Wythe County officials have shared information regarding a dog picked up and euthanized before a rescue group could take possession of the dog.
The dog’s owner, whom officials declined to name, has been charged with allowing the dog to run at-large, failing to provide veterinary care and not having dog tags.
Events unfolded on Aug. 26 when a resident on Murphysville Road called Wythe County Animal Control to report that an injured dog was in her yard.
According to Blake Stowers, Wythe County public information officer, the animal control staff immediately took the dog to a local veterinarian’s office.
“The dog was not found locked in a shed as reported on social media,” Stowers said in a statement. “There were severe injuries to the two front legs and paws. Officials and veterinarians did not know what caused the injuries to the dog’s front legs and paws, but the injuries were very severe with maggots found from the front paws up to the chest.”
Stowers said veterinarians tried “very hard” to heal the dog.
“They initially cleaned up the wounds and provided medication continually. The next day, the dog was sedated while veterinarians attempted to clean up the infection and wounds. The dog was continually monitored to see if it would improve. Unfortunately, due to the poor health conditions of the dog, it was unable to heal. The dog was in such poor shape that the animal control officer in consultation with veterinarians determined that the most humane action was to euthanize the dog. The dog was euthanized on Aug. 29,” Stowers said.
While the dog was being treated, animal control personnel were in contact with a rescue agency that was interested in transporting the dog out of state for continued medical care.
“Ultimately, this was unable to happen due to the condition of the dog,” a county press release said.
Courtney Bellew, founder of Special Needs Animal Rescue & Rehabilitation Northeast in New York, said an official with the county animal shelter contacted her about taking in the dog – called Sassy – and treating her. She agreed.
According to its website, SNARR, saves “the toughest dogs to place; those with serious medical conditions, paralyzed dogs, deaf and blind dogs, severely emaciated dogs, dogs with neurological deficits and disease, dogs with injuries and orthopedic issues … the animals that nobody else wants; the dogs that would otherwise be euthanized.”

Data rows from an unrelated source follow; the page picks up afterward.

This is an optimization exercise on Yosys and OpenROAD, whose aim is small area, a short achievable clock period and few clock cycles per item, not a production implementation.
Where RTL was checked, it was by simulation tests only, not by an equivalence proof against the original.
No functional check of the RTL was part of run 2.

==> flow/design.v (outline; a module is shown in full before it is edited, if it fits) <==
// module fp32_div_pipe: 1058 lines
// module fp32_div_csa: 12 lines
// module fp32_div_hadd: 11 lines
module fp32_div_pipe (
  input  logic        clk,
  input  logic        rst_n,
  input  logic        in_valid,
  output logic        in_ready,
  input  logic [31:0] in_a,
  input  logic [31:0] in_b,
  output logic        out_valid,
  input  logic        out_ready,
  output logic [31:0] out_q,
  output logic [3:0]  out_flags
);
  // ...
==> flow/flow/run.sh <==
#!/bin/bash
# Own layout flow: the standard flow (standard synthesis, floorplan, place,
# CTS, route) unchanged, except that
#  - the input and output port buffers that buffer_ports inserts are
#    sky130_fd_sc_hd__buf_2 cells instead of the default choice (every port is
#    still buffered), and
#  - clock tree synthesis balances levels with one level of sink clustering.
set -euo pipefail
export BUFFER_PORTS_ARGS="-buffer_cell sky130_fd_sc_hd__buf_2"
export CTS_ARGS="-sink_clustering_enable -repair_clock_nets -sink_clustering_size 30 -sink_clustering_max_diameter 100 -sink_clustering_levels 1 -balance_levels"
bash standard.sh finish > standard_flow.log 2>&1
==> flow/standard.sh <==
#!/bin/bash
# synth_recipe.tcl (not shown) runs the flow's synth.tcl, then flattens the netlist and writes it again
# the make line also repeats each setting of config.mk as NAME=value (left out here)
make -C /OpenROAD-flow-scripts/flow DESIGN_CONFIG=/design/flow/config.mk WORK_HOME=/design/flow/orfs CLKGATE_MAP_FILE= SYNTH_SCRIPT=/design/flow/synth_recipe.tcl "${@:-finish}"
==> flow/config.mk <==
export PLATFORM = sky130hd
export DESIGN_NAME = fp32_div_pipe
export DESIGN_NICKNAME = fp32_div_pipe
export VERILOG_FILES = /design/flow/design.v
export SDC_FILE = /design/flow/constraint.sdc
export NUM_CORES = 4
export LEC_CHECK = 0
export ABC_AREA = 1
export CAP_MARGIN = 20
export CORE_MARGIN = 2
export CORE_UTILIZATION = 60
export CTS_CLUSTER_DIAMETER = 100
export CTS_CLUSTER_SIZE = 30
export SLEW_MARGIN = 50
export SYNTH_HIERARCHICAL = 1
export SYNTH_MINIMUM_KEEP_SIZE = 0
==> flow/constraint.sdc <==
create_clock -name core_clock -period 125.0 [get_ports {clk}]
set_input_delay 25.0000 -clock core_clock [delete_from_list [all_inputs] [get_ports {clk}]]
set_output_delay 25.0000 -clock core_clock [all_outputs]
set_load 0.01 [all_outputs]
==> flow_summary.yaml, run 1 <==
yosys:
  yosys.area.top_type_share_pct: 39.0
  ys_top_cells_by_area: "fa_1, edfxtp_1, nand2_1, xor2_1, o21ai_0"
  synth_mux_area_share_pct: 0.280
  synth_fa_ha_area_share_pct: 43.7
  syn_nets: 5310
  synth_edf_count: 284
  ys.warnings.count: 7
worst_setup_path:
  endpoint_kind: "output pin"
  cp_top_family: "flip-flops"
  timing.rr.end: "r1_S[14]"
  reg2reg_from: "r0_b[17]"
  path_buf_inv: 1
  critical_path_class: "reg -> out"
global_routing:
  grt.total_usage_pct: 34.5
  use_met3_pct: 4.59
  grt-busiest-layer: "met2"
  grt_max_degree: 137
placement:
  port_buffers: 105
  gp_congestion: 0.939
  place_worst_setup_slack_ns: 99.05
hold_path:
  min_to: "r2_fa[14]"
routing:
  top_layer: "met5"
  route.detailed.drc: 0
timing:
  fin_crit_sh_pct: 20.9
  layout_min_cycle_time_ns: 26.13
  slew_headroom_pct: 54.1
  hold_ws_ns: 0.428
job:
  maxCapViolCount: 0
layout:
  largest_class: "multi-input gates"
  nonClkBufAreaFrac_pct: 2.98
  final_core_util_pct: 64.3
  clkCellAreaFrac_pct: 1.54
  fillCellCount: 5834
  top_regs: "out_q_r: 32 flops, sk_q: 32 flops"
  drive_gt1_share_pct: 8.17
  seqCellArea_sq_um: 9370
floorplanning:
  pin_count: 106
  coreArea_sq_um: 70400
run_status:
  status: "no timing/DRC/antenna violations"
clock_network:
  cts_resized: 0
  cts.clk_slew.worst_paths_ns: 0.11
  postCtsHoldBufs: 0
Testbench counts, summed over its fixed seeds: cycles 16,032, items 16,000.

Bellew said that when she later called to arrange the details to transport Sassy, she was told that the dog had been put to sleep. She expressed her outrage on the group’s Facebook page and urged followers to contact Wythe County to demand justice for Sassy – which they did.
“They knew we were interested,” she said. “They didn’t even call me; they just put her to sleep. Why treat her for three days and leave her alive and then turn around and euthanize her?”
Bellew said she did not understand why animal control contacted her about helping Sassy, then decided to euthanize the dog. She said no one bothered to call her to find out what they could do for Sassy before deciding to euthanize her.
SNARR could have helped Sassy, she said, adding that helping disabled animals “is what we do.”
If Sassy did not have a rescue group interested in helping her, then euthanasia would have been the correct call, Bellew said.
“But they knew we were interested,” she said. “Why not just let us try?”
Bellew said that from photos of Sassy, she does not believe the dog was intentionally hurt, and it’s possible that she got caught up in some equipment or a lawn mower.
“I don’t think it was deliberate,” she said. “But if their plan was to euthanize her – and her injuries were horrific from day one – why would they treat her and look for a rescue group and find a rescue group and then turn around and euthanize her?”
Last week, Wythe County Animal Control launched an investigation and met with the dog’s owner.
“Despite their efforts, they were unable to identify what caused the dog’s injuries or who might have been responsible for those injuries,” Stowers said.